(MATERIAL FOR THIS EXERCISE begins)

Source: an optimization exercise on an open RTL-to-GDS flow (aim: small area, a short achievable clock period and few clock cycles). Production flows keep margins and buffers that such runs may drop.
At most, simulation tests tie the RTL to the original design; equivalence was not proved.

## main
==> flow/design.v (excerpt) <==
module dsl_cmac (
    input  wire         clk,
    input  wire         rst_n,         
    input  wire         key_load,
    input  wire [127:0] key,
    input  wire         in_valid,
    output wire         in_ready,
    input  wire [31:0]  in_data,
    input  wire         in_last,
    input  wire [1:0]   in_nbytes,     
    output reg          tag_valid,
    output wire [127:0] tag
);
clock: 10.0 ns
lec_check: 0
cap_margin: 20
core_margin: 2
core_utilization: 40
cts_buf_list: sky130_fd_sc_hd__clkbuf_8 sky130_fd_sc_hd__clkbuf_16
cts_cluster_diameter: 100
cts_cluster_size: 20
place_density: 0.55
setup_slack_margin: 4.2
slew_margin: 20
synth_hierarchical: 1
synth_minimum_keep_size: 0
standard.sh (not shown) runs the stock make flow with config.mk's settings and CLKGATE_MAP_FILE= SYNTH_SCRIPT=/design/flow/synth_recipe.tcl, a recipe that flattens the netlist after the stock synthesis.
==> flow/flow/run.sh <==
#!/bin/bash
set -eu -o pipefail
bash standard.sh synth > synth.log 2>&1
bash standard.sh "BUFFER_PORTS_ARGS=-buffer_cell sky130_fd_sc_hd__buf_1" finish > layout.log 2>&1
The inputs of the feature branch differ from those of main as listed below.
--- a/flow/design.v
+++ b/flow/design.v
@@ -150,15 +150,14 @@
 endmodule
 module cm_mux2i (input wire a, input wire b, input wire s, output wire y);
     assign y = ~(s ? b : a);
 endmodule
 module aes_round (
     input  wire [127:0] state_in,
-    input  wire [127:0] round_key,
     output wire [127:0] shifted,      
-    output wire [127:0] mixed_n       
+    output wire [127:0] mixed         
 );
     wire [127:0] sub;
     genvar i, j, b;
     generate
         for (i = 0; i < 16; i = i + 1) begin : g_sub
             aes_sbox u_sbox (.x(state_in[127 - 8*i -: 8]), .y(sub[127 - 8*i -: 8]));
@@ -168,13 +167,12 @@
         end
         for (i = 0; i < 4; i = i + 1) begin : g_mix
             wire [7:0] a [0:3];
             wire [7:0] p [0:3];
             wire [7:0] x [0:3];
             wire [7:0] q [0:3];
-            wire [7:0] k [0:3];
             for (j = 0; j < 4; j = j + 1) begin : g_byte
                 assign a[j] = shifted[127 - 32*i - 8*j -: 8];
             end
             for (j = 0; j < 4; j = j + 1) begin : g_col
                 for (b = 0; b < 8; b = b + 1) begin : g_bit
                     cm_xor2 u_p (.a(a[j][b]), .b(a[(j + 1) % 4][b]), .y(p[j][b]));
@@ -187,15 +185,14 @@
                 assign x[j][2] = p[j][1];
                 cm_xor2 u_x1 (.a(p[j][0]), .b(p[j][7]), .y(x[j][1]));
                 assign x[j][0] = p[j][7];
             end
             for (j = 0; j < 4; j = j + 1) begin : g_out
                 for (b = 0; b < 8; b = b + 1) begin : g_bit
-                    cm_xor2  u_k (.a(a[(j + 1) % 4][b]), .b(round_key[127 - 32*i - 8*j - (7 - b)]), .y(k[j][b]));
-                    cm_xor2  u_q (.a(k[j][b]), .b(p[(j + 2) % 4][b]), .y(q[j][b]));
-                    cm_xnor2 u_o (.a(q[j][b]), .b(x[j][b]), .y(mixed_n[127 - 32*i - 8*j - (7 - b)]));
+                    cm_xor2 u_q (.a(a[(j + 1) % 4][b]), .b(p[(j + 2) % 4][b]), .y(q[j][b]));
+                    cm_xor2 u_o (.a(q[j][b]), .b(x[j][b]), .y(mixed[127 - 32*i - 8*j - (7 - b)]));
                 end
             end
         end
     endgenerate
 endmodule
 module aes_key_step (
@@ -209,25 +206,16 @@
     wire [31:0] w3 = key_in[31:0];
     wire [31:0] sw;
     aes_sbox u_s0 (.x(w3[23:16]), .y(sw[31:24]));
     aes_sbox u_s1 (.x(w3[15:8]),  .y(sw[23:16]));
     aes_sbox u_s2 (.x(w3[7:0]),   .y(sw[15:8]));
     aes_sbox u_s3 (.x(w3[31:24]), .y(sw[7:0]));
-    wire [31:0] w0r = w0 ^ {rcon, 24'd0};
-    wire [31:0] c12, c123, n0, n1, n2, n3;
-    genvar i;
-    generate
-        for (i = 0; i < 32; i = i + 1) begin : g_x
-            cm_xor2 u_c12  (.a(w1[i]),   .b(w2[i]), .y(c12[i]));
-            cm_xor2 u_c123 (.a(c12[i]),  .b(w3[i]), .y(c123[i]));
-            cm_xor2 u_n0   (.a(w0r[i]),  .b(sw[i]), .y(n0[i]));
-            cm_xor2 u_n1   (.a(n0[i]),   .b(w1[i]), .y(n1[i]));
-            cm_xor2 u_n2   (.a(n0[i]),   .b(c12[i]), .y(n2[i]));
-            cm_xor2 u_n3   (.a(n0[i]),   .b(c123[i]), .y(n3[i]));
-        end
-    endgenerate
+    wire [31:0] n0 = w0 ^ sw ^ {rcon, 24'd0};
+    wire [31:0] n1 = w1 ^ n0;
+    wire [31:0] n2 = w2 ^ n1;
+    wire [31:0] n3 = w3 ^ n2;
     assign key_out = {n0, n1, n2, n3};
 endmodule
 module dsl_cmac (
     input  wire         clk,
     input  wire         rst_n,         
     input  wire         key_load,
@@ -298,22 +286,22 @@
     wire [31:0] kword3 = kz ? 32'd0 : key_r[31:0];
     wire [31:0]  w3     = (bvirt ? wpadw : wport) ^ kword3;
     wire         last3  = bvirt ? blast : in_last;
     wire         whole3 = !bvirt && (in_nbytes == 2'd3);   
     wire [127:0] k2     = {k1[126:0], 1'b0} ^ (k1[127] ? 128'h87 : 128'h0);
     wire [127:0] bufop  = {buf_w, w3} ^ (last3 ? (whole3 ? k1 : k2) : 128'h0);
-    wire [127:0] shifted, mixed_n;
-    aes_round u_rd (.state_in(aes_st), .round_key(rk), .shifted(shifted), .mixed_n(mixed_n));
+    wire [127:0] shifted, mixed;
+    aes_round u_rd (.state_in(aes_st), .shifted(shifted), .mixed(mixed));
     wire [127:0] opb = (c_rk ? rk : 128'h0) ^ (load ? bufop : 128'h0);
     wire [127:0] oth = (c_shift ? shifted : 128'h0) | (c_hold ? aes_st : 128'h0);
-    wire [127:0] oth_n, st_next;
+    wire [127:0] opa_n, st_next;
     genvar gi;
     generate
         for (gi = 0; gi < 128; gi = gi + 1) begin : g_st
-            cm_xnor2 u_x (.a(oth[gi]), .b(opb[gi]), .y(oth_n[gi]));
-            cm_mux2i u_a (.a(oth_n[gi]), .b(mixed_n[gi]), .s(c_mix), .y(st_next[gi]));
+            cm_mux2i u_a (.a(oth[gi]), .b(mixed[gi]), .s(c_mix), .y(opa_n[gi]));
+            cm_xnor2 u_x (.a(opa_n[gi]), .b(opb[gi]), .y(st_next[gi]));
         end
     endgenerate
     wire [127:0] rk_next;
     wire [127:0] ks_in = (c_ks_key ? key_r : 128'h0) | (c_ks_rk ? rk : 128'h0);
     aes_key_step u_ks (.key_in(ks_in), .rcon(rcon), .key_out(rk_next));
     wire [127:0] l_dbl = {aes_st[126:0], 1'b0} ^ (aes_st[127] ? 128'h87 : 128'h0);
[summary]
- In summary, the feature branch completed successfully, with a layout that passed the timing, design-rule and antenna checks.
- Summary of the feature branch over main: post-layout worst setup margin lower, tap cell count moved down, placed cell count decreased by 180 relative to the old numbers.
- On global-route wire length before repair: between main and the feature branch, it ends up higher for main.
- In the flow results for main and the feature branch, the die area is smaller on the feature branch.
- [compare] base=main new=the feature branch: number of antenna diodes went down, fraction of final layout cells sized beyond drive strength 1 went up.
Testbench counts of the feature branch, summed over its fixed seeds: cycles 77,494.
The RTL of main was laid out without a check of its function.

(MATERIAL FOR THIS EXERCISE ends)

Report the number of lines in the records above that include "antenna", leaving out any other words.

2